WORK INSTRUCTIONS:
Your task is to copy the lines of the data below from the line holding "4'b1101, 4'b1110, 4'b1111: m" through the line holding "default: m = OSCSEL_M_BAD;", inclusive, exactly and with nothing added.

Stored data
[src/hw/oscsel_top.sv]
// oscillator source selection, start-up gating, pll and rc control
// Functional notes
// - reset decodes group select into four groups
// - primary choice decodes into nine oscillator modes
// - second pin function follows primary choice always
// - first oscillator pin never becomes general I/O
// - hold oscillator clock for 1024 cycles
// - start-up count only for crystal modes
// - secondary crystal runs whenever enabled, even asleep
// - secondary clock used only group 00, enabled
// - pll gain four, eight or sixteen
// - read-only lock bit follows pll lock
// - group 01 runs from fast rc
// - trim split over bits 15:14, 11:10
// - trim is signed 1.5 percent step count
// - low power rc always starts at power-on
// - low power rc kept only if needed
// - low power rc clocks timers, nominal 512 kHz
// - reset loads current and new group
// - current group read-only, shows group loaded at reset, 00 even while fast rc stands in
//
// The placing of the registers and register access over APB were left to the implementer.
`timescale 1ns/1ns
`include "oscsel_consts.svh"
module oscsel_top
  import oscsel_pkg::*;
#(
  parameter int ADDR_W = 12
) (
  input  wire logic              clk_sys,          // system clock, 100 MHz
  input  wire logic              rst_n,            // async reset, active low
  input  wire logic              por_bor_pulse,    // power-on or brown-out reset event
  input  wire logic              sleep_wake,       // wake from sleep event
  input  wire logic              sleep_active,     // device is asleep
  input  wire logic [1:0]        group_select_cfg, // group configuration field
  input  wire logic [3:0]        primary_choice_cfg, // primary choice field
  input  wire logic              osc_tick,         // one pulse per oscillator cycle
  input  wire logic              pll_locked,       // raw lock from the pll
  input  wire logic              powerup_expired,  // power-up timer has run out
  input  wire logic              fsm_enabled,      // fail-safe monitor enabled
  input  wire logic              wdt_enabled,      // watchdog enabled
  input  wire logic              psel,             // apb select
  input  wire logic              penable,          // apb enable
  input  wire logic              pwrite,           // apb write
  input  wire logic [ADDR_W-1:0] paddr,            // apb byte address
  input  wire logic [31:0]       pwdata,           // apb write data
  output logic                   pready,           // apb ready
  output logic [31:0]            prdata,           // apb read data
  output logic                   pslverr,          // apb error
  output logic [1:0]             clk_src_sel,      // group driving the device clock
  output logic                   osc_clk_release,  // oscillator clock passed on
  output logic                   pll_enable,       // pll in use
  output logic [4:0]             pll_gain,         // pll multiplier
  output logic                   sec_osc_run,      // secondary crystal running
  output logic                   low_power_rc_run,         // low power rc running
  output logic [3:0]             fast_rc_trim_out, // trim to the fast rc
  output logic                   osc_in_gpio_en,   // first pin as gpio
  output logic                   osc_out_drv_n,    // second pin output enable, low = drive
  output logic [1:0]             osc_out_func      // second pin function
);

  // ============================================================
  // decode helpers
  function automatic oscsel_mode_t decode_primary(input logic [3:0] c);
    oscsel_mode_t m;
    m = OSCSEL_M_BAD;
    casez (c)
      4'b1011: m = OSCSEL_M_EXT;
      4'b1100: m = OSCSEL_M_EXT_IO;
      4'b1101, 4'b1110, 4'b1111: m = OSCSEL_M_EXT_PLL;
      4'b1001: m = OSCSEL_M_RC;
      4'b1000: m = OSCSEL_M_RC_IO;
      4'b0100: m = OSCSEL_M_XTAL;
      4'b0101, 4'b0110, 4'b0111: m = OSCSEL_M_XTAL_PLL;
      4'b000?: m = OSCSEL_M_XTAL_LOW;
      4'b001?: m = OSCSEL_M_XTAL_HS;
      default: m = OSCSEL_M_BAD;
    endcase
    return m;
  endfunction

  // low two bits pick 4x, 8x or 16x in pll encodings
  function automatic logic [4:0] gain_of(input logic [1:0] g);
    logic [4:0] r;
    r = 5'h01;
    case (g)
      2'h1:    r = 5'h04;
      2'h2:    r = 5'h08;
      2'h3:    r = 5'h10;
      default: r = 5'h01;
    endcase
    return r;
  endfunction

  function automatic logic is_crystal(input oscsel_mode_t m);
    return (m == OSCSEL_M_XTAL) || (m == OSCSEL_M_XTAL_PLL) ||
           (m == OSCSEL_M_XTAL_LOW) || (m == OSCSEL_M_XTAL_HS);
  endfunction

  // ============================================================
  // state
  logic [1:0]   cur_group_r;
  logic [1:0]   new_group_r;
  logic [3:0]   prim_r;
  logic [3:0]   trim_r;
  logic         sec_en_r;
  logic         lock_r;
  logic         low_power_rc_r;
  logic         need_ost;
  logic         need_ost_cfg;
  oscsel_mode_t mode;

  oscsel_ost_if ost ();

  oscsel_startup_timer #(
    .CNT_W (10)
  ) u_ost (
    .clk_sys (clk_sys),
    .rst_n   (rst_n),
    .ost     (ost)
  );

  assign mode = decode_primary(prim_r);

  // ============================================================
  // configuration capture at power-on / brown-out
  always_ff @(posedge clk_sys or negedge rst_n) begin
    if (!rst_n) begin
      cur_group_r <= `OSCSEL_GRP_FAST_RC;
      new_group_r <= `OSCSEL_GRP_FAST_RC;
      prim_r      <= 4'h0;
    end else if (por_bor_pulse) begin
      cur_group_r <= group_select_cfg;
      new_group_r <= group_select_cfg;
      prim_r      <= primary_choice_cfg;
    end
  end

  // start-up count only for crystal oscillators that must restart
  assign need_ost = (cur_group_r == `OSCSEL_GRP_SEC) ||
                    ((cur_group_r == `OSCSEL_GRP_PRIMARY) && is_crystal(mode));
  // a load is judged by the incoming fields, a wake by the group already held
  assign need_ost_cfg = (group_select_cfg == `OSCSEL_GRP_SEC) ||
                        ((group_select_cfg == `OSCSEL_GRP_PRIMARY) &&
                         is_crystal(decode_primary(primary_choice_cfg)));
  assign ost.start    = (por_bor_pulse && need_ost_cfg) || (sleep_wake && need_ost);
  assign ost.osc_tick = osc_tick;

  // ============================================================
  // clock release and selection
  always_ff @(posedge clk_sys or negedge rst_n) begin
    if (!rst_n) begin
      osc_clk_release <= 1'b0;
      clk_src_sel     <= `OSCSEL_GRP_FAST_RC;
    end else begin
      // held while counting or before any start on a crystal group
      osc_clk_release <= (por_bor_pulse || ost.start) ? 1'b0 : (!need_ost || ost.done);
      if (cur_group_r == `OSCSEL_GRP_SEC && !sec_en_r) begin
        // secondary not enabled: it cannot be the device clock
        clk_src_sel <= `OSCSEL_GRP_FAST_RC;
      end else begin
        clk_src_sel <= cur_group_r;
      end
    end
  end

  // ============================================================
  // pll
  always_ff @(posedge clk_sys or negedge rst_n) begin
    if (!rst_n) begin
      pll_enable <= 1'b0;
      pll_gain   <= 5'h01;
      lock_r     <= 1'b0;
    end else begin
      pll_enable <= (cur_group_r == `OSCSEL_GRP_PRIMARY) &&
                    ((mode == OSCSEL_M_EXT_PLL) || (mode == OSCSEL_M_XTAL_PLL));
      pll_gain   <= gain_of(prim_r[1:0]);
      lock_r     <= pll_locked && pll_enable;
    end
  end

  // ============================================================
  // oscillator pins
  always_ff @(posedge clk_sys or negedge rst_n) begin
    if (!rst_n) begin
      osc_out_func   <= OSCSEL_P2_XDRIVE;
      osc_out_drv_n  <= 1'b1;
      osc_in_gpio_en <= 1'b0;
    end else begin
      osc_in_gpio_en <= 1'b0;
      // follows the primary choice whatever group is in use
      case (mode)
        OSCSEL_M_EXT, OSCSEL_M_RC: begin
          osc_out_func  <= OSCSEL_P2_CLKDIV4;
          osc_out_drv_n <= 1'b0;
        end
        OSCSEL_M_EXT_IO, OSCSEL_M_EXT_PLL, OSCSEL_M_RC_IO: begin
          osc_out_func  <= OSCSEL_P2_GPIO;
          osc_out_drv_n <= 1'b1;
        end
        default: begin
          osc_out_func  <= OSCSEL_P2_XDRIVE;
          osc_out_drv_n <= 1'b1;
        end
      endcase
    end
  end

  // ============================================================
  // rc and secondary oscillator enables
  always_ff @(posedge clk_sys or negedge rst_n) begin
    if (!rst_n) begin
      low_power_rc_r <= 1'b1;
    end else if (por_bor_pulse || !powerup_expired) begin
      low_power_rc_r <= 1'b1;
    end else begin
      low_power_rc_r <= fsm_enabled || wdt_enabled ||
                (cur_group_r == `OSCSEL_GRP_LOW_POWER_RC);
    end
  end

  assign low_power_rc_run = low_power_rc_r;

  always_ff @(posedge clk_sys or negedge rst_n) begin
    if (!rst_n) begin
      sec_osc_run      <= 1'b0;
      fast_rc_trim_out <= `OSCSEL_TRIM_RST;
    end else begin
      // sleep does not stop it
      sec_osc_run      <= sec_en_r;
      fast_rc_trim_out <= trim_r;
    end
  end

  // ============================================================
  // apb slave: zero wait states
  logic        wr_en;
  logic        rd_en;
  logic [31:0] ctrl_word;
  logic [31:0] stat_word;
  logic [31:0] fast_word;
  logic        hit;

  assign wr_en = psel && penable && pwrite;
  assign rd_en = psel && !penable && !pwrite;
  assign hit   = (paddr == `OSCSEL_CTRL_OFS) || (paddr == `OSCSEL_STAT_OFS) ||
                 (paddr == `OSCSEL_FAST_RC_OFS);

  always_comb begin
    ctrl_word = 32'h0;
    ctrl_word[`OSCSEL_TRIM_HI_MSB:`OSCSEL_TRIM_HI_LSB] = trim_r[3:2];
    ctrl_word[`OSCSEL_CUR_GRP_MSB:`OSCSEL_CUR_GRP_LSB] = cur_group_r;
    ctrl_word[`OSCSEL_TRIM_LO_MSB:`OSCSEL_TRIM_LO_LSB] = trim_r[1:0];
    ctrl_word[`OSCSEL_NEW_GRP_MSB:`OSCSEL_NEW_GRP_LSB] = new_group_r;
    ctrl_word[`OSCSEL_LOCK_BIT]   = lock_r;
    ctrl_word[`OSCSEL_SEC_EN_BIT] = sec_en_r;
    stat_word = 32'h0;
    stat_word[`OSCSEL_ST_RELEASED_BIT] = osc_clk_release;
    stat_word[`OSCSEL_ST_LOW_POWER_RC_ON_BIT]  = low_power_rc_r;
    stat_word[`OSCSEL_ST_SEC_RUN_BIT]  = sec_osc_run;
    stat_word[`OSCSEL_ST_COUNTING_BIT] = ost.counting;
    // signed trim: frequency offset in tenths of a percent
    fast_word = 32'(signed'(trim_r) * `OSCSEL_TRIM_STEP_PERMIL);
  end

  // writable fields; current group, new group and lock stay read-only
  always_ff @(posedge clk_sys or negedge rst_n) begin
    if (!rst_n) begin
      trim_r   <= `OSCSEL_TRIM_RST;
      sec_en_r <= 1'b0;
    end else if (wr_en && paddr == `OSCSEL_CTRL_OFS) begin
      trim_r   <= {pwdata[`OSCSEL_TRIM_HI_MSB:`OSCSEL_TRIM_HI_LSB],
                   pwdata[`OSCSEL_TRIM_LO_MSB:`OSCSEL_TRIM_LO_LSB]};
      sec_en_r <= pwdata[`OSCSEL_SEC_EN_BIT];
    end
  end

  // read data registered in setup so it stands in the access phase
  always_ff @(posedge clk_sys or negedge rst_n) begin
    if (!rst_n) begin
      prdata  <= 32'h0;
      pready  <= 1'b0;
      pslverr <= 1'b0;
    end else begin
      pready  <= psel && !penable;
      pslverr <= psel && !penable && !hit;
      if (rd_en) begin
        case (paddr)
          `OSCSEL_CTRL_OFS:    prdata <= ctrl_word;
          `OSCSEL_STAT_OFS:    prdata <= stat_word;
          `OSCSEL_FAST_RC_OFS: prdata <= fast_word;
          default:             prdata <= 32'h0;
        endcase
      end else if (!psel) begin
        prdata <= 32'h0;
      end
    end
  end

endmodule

YOUR SOLUTION:
      4'b1101, 4'b1110, 4'b1111: m = OSCSEL_M_EXT_PLL;
      4'b1001: m = OSCSEL_M_RC;
      4'b1000: m = OSCSEL_M_RC_IO;
      4'b0100: m = OSCSEL_M_XTAL;
      4'b0101, 4'b0110, 4'b0111: m = OSCSEL_M_XTAL_PLL;
      4'b000?: m = OSCSEL_M_XTAL_LOW;
      4'b001?: m = OSCSEL_M_XTAL_HS;
      default: m = OSCSEL_M_BAD;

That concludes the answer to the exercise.